Describe the left cosets of $SL(2, 3)$ in $GL(2, 3)$.
Describe the left cosets of $SL(2, R)$ in $GL(2, R)$.
I think I have an idea of how to do the second part but I don't know how to describe the first.
Let $G = GL(2, R)$ and $S = SL(2, R)$. Let $g \in GL(2, R)$.
The left coset of $SL(2, R)$ in $GL(2, R)$ can be represented $gSL(2, R) = [gs: s \in SL(2, R), \det(s) = 1]$. I know that $\det(g) \neq 0$ because it is invertible.
I don't know how to proceed further for either part.
On
If $G$ is a group, and $H$ a subgroup, a way of understanding this question (the way I suggested in the comments above) is that it is asking you to write $G$ as a disjoint union, i.e., $$G = \bigcup_g\, gH, $$ for a choice of 'nice' $g$, where $g_1H \cap g_2H = \emptyset$ iff $g_1 \ne g_2$.
Another way of understanding the question (@Omnomnomnom's suggestion - sometimes a better way) is to have some criterion that characterizes the cosets $gH$.
But from your conversation with @Omnomnomnom it doesn't feel you are comfortable with all this... Let me first take another warm-up example:
Suppose instead your group $G = \mathbb R^*$, the set of non-zero real numbers. It's a group, viewed multiplicatively.
Let $H = \mathbb R^+$, the strictly positive (non-zero) real numbers - it's a subgroup: the product of two positive numbers is positive, etc.

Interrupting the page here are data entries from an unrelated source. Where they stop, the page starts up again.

### src/rtl/ram_bist_ctrl_if.sv
// RAM pin bundle between the BIST controller (master) and the single-port RAM (slave).
// Controller drives SEL/Din/Addr; the RAM returns Dout one cycle after a read address.
interface ram_bist_ctrl_if #(
    parameter int ADDR_LENGTH = 2,
    parameter int DATA_LENGTH = 4
);
    logic                   mem_sel;
    logic [DATA_LENGTH-1:0] mem_din;
    logic [ADDR_LENGTH-1:0] mem_addr;
    logic [DATA_LENGTH-1:0] mem_dout;

    modport master (output mem_sel, output mem_din, output mem_addr, input mem_dout);
    modport slave  (input mem_sel, input mem_din, input mem_addr, output mem_dout);
endinterface

### src/rtl/ram_bist_ctrl.sv
// March-free BIST controller: writes seed ^ addr to every RAM location, reads it all back,
// and reports pass/fail, mismatch count and the first failing address.
module ram_bist_ctrl #(
    parameter int ADDR_LENGTH = 2,
    parameter int DATA_LENGTH = 4
) (
    input  logic                   clk,
    input  logic                   reset,
    // start is a one-cycle request honoured only in IDLE or DONE; done is a level that
    // stays high until the next accepted start or reset (no ready/valid back-pressure).
    input  logic                   start,
    input  logic [DATA_LENGTH-1:0] seed,
    ram_bist_ctrl_if.master        mem,
    output logic                   busy,
    output logic                   done,
    output logic                   pass,
    output logic [ADDR_LENGTH:0]   err_count,
    output logic [ADDR_LENGTH-1:0] first_err_addr,
    output logic [2:0]             state
);
    localparam logic [ADDR_LENGTH-1:0] LAST_ADDR = ADDR_LENGTH'((1 << ADDR_LENGTH) - 1);
    localparam logic [ADDR_LENGTH:0]   ERR_ONE   = (ADDR_LENGTH+1)'(1);

    typedef enum logic [2:0] {
        S_IDLE  = 3'd0,
        S_WRITE = 3'd1,
        S_READ  = 3'd2,
        S_DRAIN = 3'd3,
        S_DONE  = 3'd4
    } state_t;

    state_t                 state_q, state_d;
    logic [ADDR_LENGTH-1:0] addr_q, addr_d;
    logic [DATA_LENGTH-1:0] seed_q;
    logic                   cmp_v;
    logic [ADDR_LENGTH-1:0] cmp_a;
    logic                   start_acc;
    logic                   mismatch;

    function automatic logic [DATA_LENGTH-1:0] pattern(input logic [DATA_LENGTH-1:0] s,
                                                       input logic [ADDR_LENGTH-1:0] a);
        return s ^ DATA_LENGTH'(a);
    endfunction

    assign state     = state_q;
    assign mismatch  = cmp_v && (mem.mem_dout != pattern(seed_q, cmp_a));
    assign pass      = (state_q == S_DONE) && (err_count == '0);

    always_comb begin
        state_d      = state_q;
        addr_d       = addr_q;
        start_acc    = 1'b0;
        busy         = 1'b0;
        done         = 1'b0;
        mem.mem_sel  = 1'b0;
        mem.mem_din  = '0;
        mem.mem_addr = '0;
        case (state_q)
            S_IDLE, S_DONE: begin
                done = (state_q == S_DONE);
                if (start) begin
                    start_acc = 1'b1;
                    addr_d    = '0;
                    state_d   = S_WRITE;
                end
            end
            S_WRITE: begin
                busy         = 1'b1;
                mem.mem_sel  = 1'b1;
                mem.mem_addr = addr_q;
                mem.mem_din  = pattern(seed_q, addr_q);
                addr_d       = addr_q + 1'b1;
                if (addr_q == LAST_ADDR) state_d = S_READ;
            end
            S_READ: begin
                busy         = 1'b1;
                mem.mem_addr = addr_q;
                addr_d       = addr_q + 1'b1;
                if (addr_q == LAST_ADDR) state_d = S_DRAIN;
            end
            S_DRAIN: begin
                // Last read's data arrives now; compare it before reporting.
                busy    = 1'b1;
                state_d = S_DONE;
            end
            default: state_d = S_IDLE;
        endcase
    end

    always_ff @(posedge clk) begin
        if (reset) begin
            state_q        <= S_IDLE;
            addr_q         <= '0;
            seed_q         <= '0;
            cmp_v          <= 1'b0;
            cmp_a          <= '0;
            err_count      <= '0;
            first_err_addr <= '0;
        end else begin
            state_q <= state_d;
            addr_q  <= addr_d;
            cmp_v   <= (state_q == S_READ);
            cmp_a   <= addr_q;
            if (start_acc) begin
                seed_q         <= seed;
                err_count      <= '0;
                first_err_addr <= '0;
            end else if (mismatch) begin
                err_count <= err_count + ERR_ONE;
                if (err_count == '0) first_err_addr <= cmp_a;
            end
        end
    end
endmodule

### src/flat_wrapper.sv
// flat-port wrapper written by rule: the top's interface ports become plain ports
module ram_bist_ctrl_flat 
#(
    parameter int ADDR_LENGTH = 2,
    parameter int DATA_LENGTH = 4
)
  (clk, reset, start, seed, busy, done, pass, err_count, first_err_addr, state, mem_mem_sel, mem_mem_din, mem_mem_addr, mem_mem_dout);
  ram_bist_ctrl_if #(.ADDR_LENGTH(ADDR_LENGTH), .DATA_LENGTH(DATA_LENGTH)) mem_i ();
  input  logic clk;
  input  logic reset;
  input  logic start;
  input  logic [DATA_LENGTH-1:0] seed;
  output logic busy;
  output logic done;
  output logic pass;
  output logic [ADDR_LENGTH:0] err_count;
  output logic [ADDR_LENGTH-1:0] first_err_addr;
  output logic [2:0] state;
  output wire logic [$bits(mem_i.mem_sel)-1:0] mem_mem_sel;
  output wire logic [$bits(mem_i.mem_din)-1:0] mem_mem_din;
  output wire logic [$bits(mem_i.mem_addr)-1:0] mem_mem_addr;
  input wire logic [$bits(mem_i.mem_dout)-1:0] mem_mem_dout;
  assign mem_mem_sel = mem_i.mem_sel;
  assign mem_mem_din = mem_i.mem_din;
  assign mem_mem_addr = mem_i.mem_addr;
  assign mem_i.mem_dout = mem_mem_dout;
  ram_bist_ctrl #(.ADDR_LENGTH(ADDR_LENGTH), .DATA_LENGTH(DATA_LENGTH)) u_core (.clk(clk), .reset(reset), .start(start), .seed(seed), .mem(mem_i), .busy(busy), .done(done), .pass(pass), .err_count(err_count), .first_err_addr(first_err_addr), .state(state));
endmodule
### config.mk
export PLATFORM = sky130hd
export DESIGN_NAME = ram_bist_ctrl_flat
export DESIGN_NICKNAME = d
export VERILOG_FILES = /design/src/rtl/ram_bist_ctrl_if.sv /design/src/rtl/ram_bist_ctrl.sv /design/src/flat_wrapper.sv
export SDC_FILE = /design/constraint.sdc
export NUM_CORES = 1
export LEC_CHECK = 0
export ABC_CLOCK_PERIOD_IN_PS = 1500
export BUFFER_PORTS_ARGS = -buffer_cell sky130_fd_sc_hd__buf_2
export CELL_PAD_IN_SITES_DETAIL_PLACEMENT = 1
export CELL_PAD_IN_SITES_GLOBAL_PLACEMENT = 1
export CORE_MARGIN = 2
export CORE_UTILIZATION = 33
export CTS_CLUSTER_SIZE = 28
export DETAILED_ROUTE_END_ITERATION = 8
export GPL_ROUTABILITY_DRIVEN = 0
export GPL_TIMING_DRIVEN = 0
export HOLD_SLACK_MARGIN = 0.06
export MAX_ROUTING_LAYER = met4
export PLACE_DENSITY = 0.77
export SLEW_MARGIN = 30
export SYNTH_ARGS = -nofsm -noshare
export SYNTH_HDL_FRONTEND = slang
export SYNTH_SLANG_ARGS = --single-unit
### constraint.sdc
create_clock -name clk -period 1.5 [get_ports clk]
set_clock_uncertainty 0.05 [all_clocks]
set_input_delay 0.3 -clock clk [delete_from_list [all_inputs] [get_ports clk]]
set_output_delay 0.3 -clock clk [all_outputs]
set_load 0.005 [all_outputs]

Now, $xH = yH$ iff $x = yh$, where $h\in H$, i.e., $h$ is a positive number. This happens iff $x$ and $y$ have the same sign. Agree? Arguably 'nice' representative choices to distinguish between the positives and negatives are $1$ and $-1$, and we can write (a coset decomposition) $$ G = 1 \cdot H \ \cup \ (-1)H,$$ where the union is disjoint: if $x$ is positive, then by definition $x\in H$, and $x= 1 \cdot x \in 1H$, and $x$ belongs to the first coset; on the other hand, if $x$ is negative, then $x = -1 \cdot |x| \in -1\cdot H$, and $x$ belongs to the second coset.

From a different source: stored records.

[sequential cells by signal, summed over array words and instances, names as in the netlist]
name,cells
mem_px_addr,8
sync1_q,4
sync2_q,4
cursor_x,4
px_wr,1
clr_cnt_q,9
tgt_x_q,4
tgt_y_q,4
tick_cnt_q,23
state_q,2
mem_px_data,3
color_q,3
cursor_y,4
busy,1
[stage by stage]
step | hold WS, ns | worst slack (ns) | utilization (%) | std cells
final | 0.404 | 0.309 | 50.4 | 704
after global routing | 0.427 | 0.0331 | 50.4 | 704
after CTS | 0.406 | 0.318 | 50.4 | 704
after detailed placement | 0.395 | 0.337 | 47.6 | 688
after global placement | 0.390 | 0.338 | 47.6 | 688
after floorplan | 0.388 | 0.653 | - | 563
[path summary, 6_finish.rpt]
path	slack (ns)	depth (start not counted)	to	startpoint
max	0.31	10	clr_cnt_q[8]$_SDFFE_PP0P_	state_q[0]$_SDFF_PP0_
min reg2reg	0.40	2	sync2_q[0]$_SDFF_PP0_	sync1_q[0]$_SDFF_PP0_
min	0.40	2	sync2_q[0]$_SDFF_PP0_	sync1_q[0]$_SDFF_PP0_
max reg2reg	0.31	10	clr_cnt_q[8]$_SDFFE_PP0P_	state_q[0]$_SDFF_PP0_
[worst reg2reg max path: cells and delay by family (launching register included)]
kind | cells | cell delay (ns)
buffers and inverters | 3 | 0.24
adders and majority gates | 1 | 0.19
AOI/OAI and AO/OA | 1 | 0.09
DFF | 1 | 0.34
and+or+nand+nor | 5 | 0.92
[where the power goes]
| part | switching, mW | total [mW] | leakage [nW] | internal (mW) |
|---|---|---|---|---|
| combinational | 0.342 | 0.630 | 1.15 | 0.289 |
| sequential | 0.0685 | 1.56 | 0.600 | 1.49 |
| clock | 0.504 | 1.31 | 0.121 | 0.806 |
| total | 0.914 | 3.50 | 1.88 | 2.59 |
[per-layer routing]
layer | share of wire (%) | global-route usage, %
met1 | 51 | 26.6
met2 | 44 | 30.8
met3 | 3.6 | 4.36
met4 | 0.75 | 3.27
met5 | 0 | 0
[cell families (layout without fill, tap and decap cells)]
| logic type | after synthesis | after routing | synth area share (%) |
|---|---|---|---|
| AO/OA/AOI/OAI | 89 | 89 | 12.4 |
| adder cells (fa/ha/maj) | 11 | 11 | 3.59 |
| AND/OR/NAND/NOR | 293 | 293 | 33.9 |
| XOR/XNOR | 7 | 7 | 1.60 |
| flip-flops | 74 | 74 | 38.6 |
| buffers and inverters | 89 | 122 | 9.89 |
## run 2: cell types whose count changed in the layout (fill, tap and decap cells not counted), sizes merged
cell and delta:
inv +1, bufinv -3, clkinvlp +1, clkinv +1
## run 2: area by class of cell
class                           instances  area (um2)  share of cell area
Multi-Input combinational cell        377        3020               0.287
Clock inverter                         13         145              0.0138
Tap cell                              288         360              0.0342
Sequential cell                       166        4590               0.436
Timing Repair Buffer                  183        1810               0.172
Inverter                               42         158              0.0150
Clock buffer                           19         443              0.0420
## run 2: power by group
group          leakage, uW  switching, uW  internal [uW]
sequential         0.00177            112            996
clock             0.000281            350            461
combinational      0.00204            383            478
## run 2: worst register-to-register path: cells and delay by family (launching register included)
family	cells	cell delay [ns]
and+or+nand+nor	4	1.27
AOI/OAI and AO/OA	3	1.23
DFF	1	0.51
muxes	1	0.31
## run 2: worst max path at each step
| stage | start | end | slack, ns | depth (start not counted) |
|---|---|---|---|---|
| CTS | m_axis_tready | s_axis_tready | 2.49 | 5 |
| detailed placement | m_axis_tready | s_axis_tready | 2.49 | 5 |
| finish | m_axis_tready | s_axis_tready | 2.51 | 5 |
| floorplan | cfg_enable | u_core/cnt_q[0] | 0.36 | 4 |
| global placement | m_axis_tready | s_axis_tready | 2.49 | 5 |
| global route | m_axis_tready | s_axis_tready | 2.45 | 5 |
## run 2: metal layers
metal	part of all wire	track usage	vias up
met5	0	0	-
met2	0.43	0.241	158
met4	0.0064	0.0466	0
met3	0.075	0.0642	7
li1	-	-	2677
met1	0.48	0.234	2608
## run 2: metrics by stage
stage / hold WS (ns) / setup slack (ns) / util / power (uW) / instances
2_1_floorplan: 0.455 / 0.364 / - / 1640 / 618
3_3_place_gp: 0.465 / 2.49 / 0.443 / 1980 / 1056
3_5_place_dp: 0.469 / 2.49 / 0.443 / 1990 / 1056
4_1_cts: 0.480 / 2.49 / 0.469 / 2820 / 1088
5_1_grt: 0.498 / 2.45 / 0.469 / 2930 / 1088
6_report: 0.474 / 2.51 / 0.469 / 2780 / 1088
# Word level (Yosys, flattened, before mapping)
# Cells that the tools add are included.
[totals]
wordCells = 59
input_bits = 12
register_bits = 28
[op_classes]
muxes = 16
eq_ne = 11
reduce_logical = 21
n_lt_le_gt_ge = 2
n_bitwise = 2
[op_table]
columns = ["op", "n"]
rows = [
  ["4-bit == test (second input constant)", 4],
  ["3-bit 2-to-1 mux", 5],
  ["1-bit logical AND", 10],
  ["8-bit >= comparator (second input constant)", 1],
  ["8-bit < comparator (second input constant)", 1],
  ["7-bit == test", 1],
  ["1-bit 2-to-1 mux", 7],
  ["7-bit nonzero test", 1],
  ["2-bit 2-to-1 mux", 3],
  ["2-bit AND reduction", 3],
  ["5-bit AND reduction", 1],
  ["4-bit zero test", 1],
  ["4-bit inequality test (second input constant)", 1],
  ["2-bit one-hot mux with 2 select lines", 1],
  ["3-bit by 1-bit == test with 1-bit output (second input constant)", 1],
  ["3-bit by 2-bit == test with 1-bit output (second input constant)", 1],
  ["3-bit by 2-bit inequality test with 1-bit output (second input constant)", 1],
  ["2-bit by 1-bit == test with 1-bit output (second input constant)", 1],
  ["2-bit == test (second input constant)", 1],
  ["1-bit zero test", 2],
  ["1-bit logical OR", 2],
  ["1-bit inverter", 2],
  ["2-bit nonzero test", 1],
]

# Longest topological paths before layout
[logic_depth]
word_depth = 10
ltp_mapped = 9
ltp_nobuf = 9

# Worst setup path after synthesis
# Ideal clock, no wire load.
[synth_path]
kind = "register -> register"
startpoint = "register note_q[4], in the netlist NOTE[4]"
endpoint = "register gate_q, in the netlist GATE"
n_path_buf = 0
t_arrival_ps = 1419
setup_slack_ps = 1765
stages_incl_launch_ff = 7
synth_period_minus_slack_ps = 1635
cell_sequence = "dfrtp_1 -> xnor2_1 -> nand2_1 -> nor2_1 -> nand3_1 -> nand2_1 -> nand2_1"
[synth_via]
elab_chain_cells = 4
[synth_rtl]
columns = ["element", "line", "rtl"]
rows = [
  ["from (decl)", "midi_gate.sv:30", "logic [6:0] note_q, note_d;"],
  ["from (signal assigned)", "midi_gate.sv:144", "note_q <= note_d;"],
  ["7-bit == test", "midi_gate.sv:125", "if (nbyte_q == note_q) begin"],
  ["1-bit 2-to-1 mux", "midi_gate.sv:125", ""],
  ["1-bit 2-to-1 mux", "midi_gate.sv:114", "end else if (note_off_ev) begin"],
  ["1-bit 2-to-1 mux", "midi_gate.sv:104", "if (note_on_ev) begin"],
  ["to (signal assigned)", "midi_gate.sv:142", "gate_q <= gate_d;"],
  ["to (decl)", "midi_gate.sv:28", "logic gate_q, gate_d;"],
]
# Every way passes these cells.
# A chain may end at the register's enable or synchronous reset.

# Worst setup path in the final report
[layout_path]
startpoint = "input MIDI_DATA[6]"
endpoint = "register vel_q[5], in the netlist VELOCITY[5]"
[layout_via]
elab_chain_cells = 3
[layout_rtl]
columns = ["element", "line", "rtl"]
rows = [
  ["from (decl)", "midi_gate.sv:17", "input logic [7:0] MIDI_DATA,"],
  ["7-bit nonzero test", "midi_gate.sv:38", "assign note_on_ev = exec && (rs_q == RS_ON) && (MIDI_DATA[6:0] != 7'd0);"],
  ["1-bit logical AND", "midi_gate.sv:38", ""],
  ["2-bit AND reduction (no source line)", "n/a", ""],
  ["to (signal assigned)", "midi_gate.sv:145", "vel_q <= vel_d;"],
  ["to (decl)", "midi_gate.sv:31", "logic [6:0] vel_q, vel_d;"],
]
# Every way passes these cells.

So the above (disjoint) union is a 'nice' presentation of $G/H$, i.e of the decomposition of $G$ into cosets. @Omnomnomnom's way is to say that we broke $G$ up into the set of positive and negative numbers.
Back to the real question:
Here $G$ = invertible $2\times 2$ matrices, and $H$ the set of matrices of determinant $1$. As in your conversation with @Omnomnomnom, the point is that $\det g' = \det g$ if and only if there exists $h$, of determinant $1$, such that $g'= g h$ [explicitly solving for $h$: $h = g^{-1}g'$ has determinant $1$ iff $\det g' = \det g$.], i.e. $g'H = g H$. (The role of 'same determinant' here is therefore the same as 'same sign' before - Check that you understand that! )
So to decompose $G$ into $H$ cosets is to break $G$ up into subsets of elements with the same determinant - @Omnomnomnom's suggestion - which is absolutely fine here - because all such subsets are of the form $gH$, for ('nice' I suggested, but it doesn't really matter) representative choices of $g$. I was suggesting, if your arbitrary $g'$ has determinant $d$, you find a 'nice' diagonal matrix $g$ with determinant $d$. If so $g'\in gH$, and one has a 'nice' description of the cosets...
So - given $d\ne 0$, can you find a diagonal matrix with determinant $d$?
I hope this helps!
My guess is that they're expecting an answer along the lines of $$ g\,S = \{h \in G: \det(h) = \det(g)\} $$ I think it is worth trying to convince yourself that this is the case. It turns out that the same is true for matrices over $\Bbb F_3$. Note that this means that $SL(2,3)$ has exactly two cosets.